Left outer join on multiple tables - sql

I have the following sql statement:
select
a.desc
,sum(bdd.amount)
from t_main c
left outer join t_direct bds on (bds.repid=c.id)
left outer join tm_defination def a on (a.id =bds.sId)
where c.repId=1000000134
group by a.desc;
When I run it I get the following result:
desc amount
NW 12.00
SW 10
When I try to add another left outer join to get another set of values:
select
a.desc
,sum(bdd.amount)
,sum(i.amt)
from t_main c
left outer join t_direct bds on (bds.repid=c.id)
left outer join tm_defination def a on (a.id =bdd.sId)
left outer join t_ind i on (i.id=c.id)
where c.repId=1000000134
group by a.desc;
It basically doubles the amount field like:
desc amount amt
NW 24.00 234.00
SE 20.00 234.00
While result should be:
desc amount amt
NW 12.00 234.00
SE 10.00 NULL
How do I fix this?

If you really need to receive the data as you mentioned, your can use sub-queries to perform the needed calculations.
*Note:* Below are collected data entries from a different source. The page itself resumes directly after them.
$ cat config.mk
export PLATFORM = sky130hd
export DESIGN_NAME = hex_keypad_press_with_repeat_flat
export DESIGN_NICKNAME = d
export VERILOG_FILES = /design/src/rtl/hkp_pkg.sv /design/src/rtl/hkp_ifs.sv /design/src/rtl/hkp_cfg_regs.sv /design/src/rtl/hkp_engine.sv /design/src/rtl/hex_keypad_press_with_repeat.sv /design/src/flat_wrapper.sv
export VERILOG_INCLUDE_DIRS = /design/src /design/src/rtl
export SDC_FILE = /design/constraint.sdc
export NUM_CORES = 1
export LEC_CHECK = 0
export BUFFER_PORTS_ARGS = -buffer_cell sky130_fd_sc_hd__buf_2
export CORE_AREA = 4 4 143 145
export CTS_CLUSTER_SIZE = 10
export DETAILED_ROUTE_END_ITERATION = 16
export DIE_AREA = 0 0 147 149
export PLACE_DENSITY_LB_ADDON = 0.15
export SLEW_MARGIN = 40
export SYNTH_ARGS = -nofsm -noshare
export SYNTH_HDL_FRONTEND = slang
export SYNTH_SLANG_ARGS = --single-unit
$ cat constraint.sdc
create_clock -name clk_i -period 4.4 [get_ports clk_i]
set_clock_uncertainty 0.15 [all_clocks]
set_input_delay 0.22 -clock clk_i [delete_from_list [all_inputs] [get_ports clk_i]]
set_output_delay 0.22 -clock clk_i [all_outputs]
set_load 0.01 [all_outputs]
$ cat src/rtl/hex_keypad_press_with_repeat_assert.svh
// Assertion macros for the keypad qualifier.
// Depends on clk_i and rst_ni being visible in the module that expands them.
`ifndef HEX_KEYPAD_PRESS_WITH_REPEAT_ASSERT_SVH
`define HEX_KEYPAD_PRESS_WITH_REPEAT_ASSERT_SVH

`ifndef SYNTHESIS
`define HKP_ASSERT_IMP(lbl, ante, cons) \
  lbl: assert property (@(posedge clk_i) disable iff (!rst_ni) (ante) |-> (cons)) \
    else $error("hkp: same-cycle check failed");
`define HKP_ASSERT_NEXT(lbl, ante, cons) \
  lbl: assert property (@(posedge clk_i) disable iff (!rst_ni) (ante) |=> (cons)) \
    else $error("hkp: next-cycle check failed");
`else
`define HKP_ASSERT_IMP(lbl, ante, cons)
`define HKP_ASSERT_NEXT(lbl, ante, cons)
`endif

`endif

$ cat src/rtl/hkp_pkg.sv
// Shared types, constants and helpers for the keypad qualifier.
// No dependencies.
package hkp_pkg;

  localparam int NumKeys   = 16;
  localparam int KeyIdxW   = 4;
  localparam int RawW      = 16;
  localparam int HeldW     = 16;
  localparam int TickW     = 32;
  localparam int DelayW    = 8;
  localparam int NumCfgRegs = 2;
  localparam int CfgIdxW   = $clog2(NumCfgRegs);

  localparam logic [DelayW-1:0] InitDelayRst = DelayW'(20);
  localparam logic [DelayW-1:0] RepDelayRst  = DelayW'(5);

  localparam logic [CfgIdxW-1:0] RegInitialDelay = CfgIdxW'(0);
  localparam logic [CfgIdxW-1:0] RegRepeatDelay  = CfgIdxW'(1);

  localparam logic FuncSample = 1'b0;
  localparam logic FuncPoll   = 1'b1;

  typedef struct packed {
    logic [DelayW-1:0] initial_delay;
    logic [DelayW-1:0] repeat_delay;
  } hkp_cfg_t;

  typedef struct packed {
    logic             func;
    logic [RawW-1:0]  raw_keys;
    logic [TickW-1:0] tick;
  } hkp_item_t;

  typedef struct packed {
    logic               pressed;
    logic [KeyIdxW-1:0] key_index;
    logic [HeldW-1:0]   held_mask;
  } hkp_result_t;

  function automatic logic [KeyIdxW-1:0] lowest_index(input logic [NumKeys-1:0] v);
    logic [KeyIdxW-1:0] idx;
    idx = '0;
    for (int i = NumKeys - 1; i >= 0; i--) begin
      if (v[i]) begin
        idx = KeyIdxW'(i);
      end
    end
    return idx;
  endfunction

endpackage

$ cat src/rtl/hkp_ifs.sv
// Valid/ready channel interfaces for the keypad qualifier.
// Depends on nothing; widths match hkp_pkg.
interface hkp_in_if;
  logic        valid;
  logic        ready;
  logic        func;
  logic [15:0] raw_keys;
  logic [31:0] tick;

  modport source (output valid, func, raw_keys, tick, input ready);
  modport sink   (input valid, func, raw_keys, tick, output ready);
endinterface

interface hkp_out_if;
  logic        valid;
  logic        ready;
  logic        pressed;
  logic [3:0]  key_index;
  logic [15:0] held_mask;

  modport source (output valid, pressed, key_index, held_mask, input ready);
  modport sink   (input valid, pressed, key_index, held_mask, output ready);
endinterface

$ cat src/rtl/hkp_cfg_regs.sv
// Delay configuration registers for the keypad qualifier.
// Depends on hkp_pkg.
module hkp_cfg_regs (
  input  logic                      clk_i,
  input  logic                      rst_ni,
  input  logic                      cfg_we_i,
  input  logic [hkp_pkg::CfgIdxW-1:0] cfg_idx_i,
  input  logic [hkp_pkg::DelayW-1:0]  cfg_data_i,
  output hkp_pkg::hkp_cfg_t         cfg_o
);
  import hkp_pkg::*;

  hkp_cfg_t cfg_q;

  always_ff @(posedge clk_i or negedge rst_ni) begin
    if (!rst_ni) begin
      cfg_q.initial_delay <= InitDelayRst;
      cfg_q.repeat_delay  <= RepDelayRst;
    end else if (cfg_we_i) begin
      unique case (cfg_idx_i)
        RegInitialDelay: cfg_q.initial_delay <= cfg_data_i;
        RegRepeatDelay:  cfg_q.repeat_delay  <= cfg_data_i;
        default: ;
      endcase
    end
  end

  assign cfg_o = cfg_q;

endmodule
In this case you code may looks like the following:
select x.[desc], x.amount, y.amt
from
(
select
c.[desc]
, sum (bdd.amount) as amount
, c.id
from t_main c
left outer join t_direct bds on (bds.repid=c.id)
left outer join tm_defination_def bdd on (bdd.id = bds.sId)
where c.repId=1000000134
group by c.id, c.[desc]
) x
left join
(
select t.id, sum (t.amt) as amt
from t_ind t
inner join t_main c
on t.id = c.id
where c.repID = 1000000134
group by t.id
) y
on x.id = y.id
In the first sub-select you will receive the aggregated data for the two first columns: desc and amount, grouped as you need.
The second select will return the needed amt value for each id of the first set.
Left join between those results will gives the needed result. The addition of the t_main table to the second select was done because of performance issues.
Another solution can be the following:
select
c.[desc]
, sum (bdd.amount) as amount
, amt = (select sum (amt) from t_ind where id = c.id)
from #t_main c
left outer join t_direct bds on (bds.repid=c.id)
left outer join tm_defination_def bdd on (bdd.id = bds.sId)
where c.repId = 1000000134
group by c.id, c.[desc]
The result will be the same. Basically, instead of using of nested selects the calculating of the amt sum is performing inline per each row of the result joins. In case of large tables the performance of the second solution will be worse that the first one.

Your new left outer join is forcing some rows to be returned in the result set a few times due to multiple relations most likely. Remove your SUM and just review the returned rows and work out exactly which ones you require (maybe restrict it to on certain type of t_ind record if that is applicable??), then adjust your query accordingly.

Left Outer Join - Driving Table Row Count
A left outer join may return more rows than there are in the driving table if there are multiple matches on the join clause.
Using MS SQL-Server:
DECLARE #t1 TABLE ( id INT )
INSERT INTO #t1 VALUES ( 1 ),( 2 ),( 3 ),( 4 ),( 5 );
DECLARE #t2 TABLE ( id INT )
INSERT INTO #t2 VALUES ( 2 ),( 2 ),( 3 ),( 10 ),( 11 ),( 12 );
SELECT * FROM #t1 t1
LEFT OUTER JOIN #t2 t2 ON t2.id = t1.id
This gives:
1 NULL
2 2
2 2
3 3
4 NULL
5 NULL
There are 5 rows in the driving table (t1), but 6 rows are returned because there are multiple matches for id 2.
So if an aggregate function is used, eg SUM() etc, grouped by the driving table column(s), this will give the wrong results.
To fix this, use derived tables or sub-queries to calculate the aggregate values, as already stated.
Left Outer Join - Multiple Tables
Where there are left outer joins over multiple tables, or any join for that matter, the query generates a series of derived tables in the order of joins.
SELECT * FROM t1
LEFT OUTER JOIN t2 ON t2.col2 = <...>
LEFT OUTER JOIN t3 ON t3.col3 = <...>
This is equivalent to:
SELECT * FROM
(
SELECT * FROM t1
LEFT OUTER JOIN t2 ON t2.col2 = <...>
) dt1
LEFT OUTER JOIN t3 ON t3.col3 = <...>
Here, for both queries, the results of the 1st left outer join are put into a derived table (dt1) which is then left outer joined to the 3rd table (t3).
For left outer joins over multiple tables, the order of the tables in the join clauses is critical.

Related

Most efficient way to join two tables on multiple fields?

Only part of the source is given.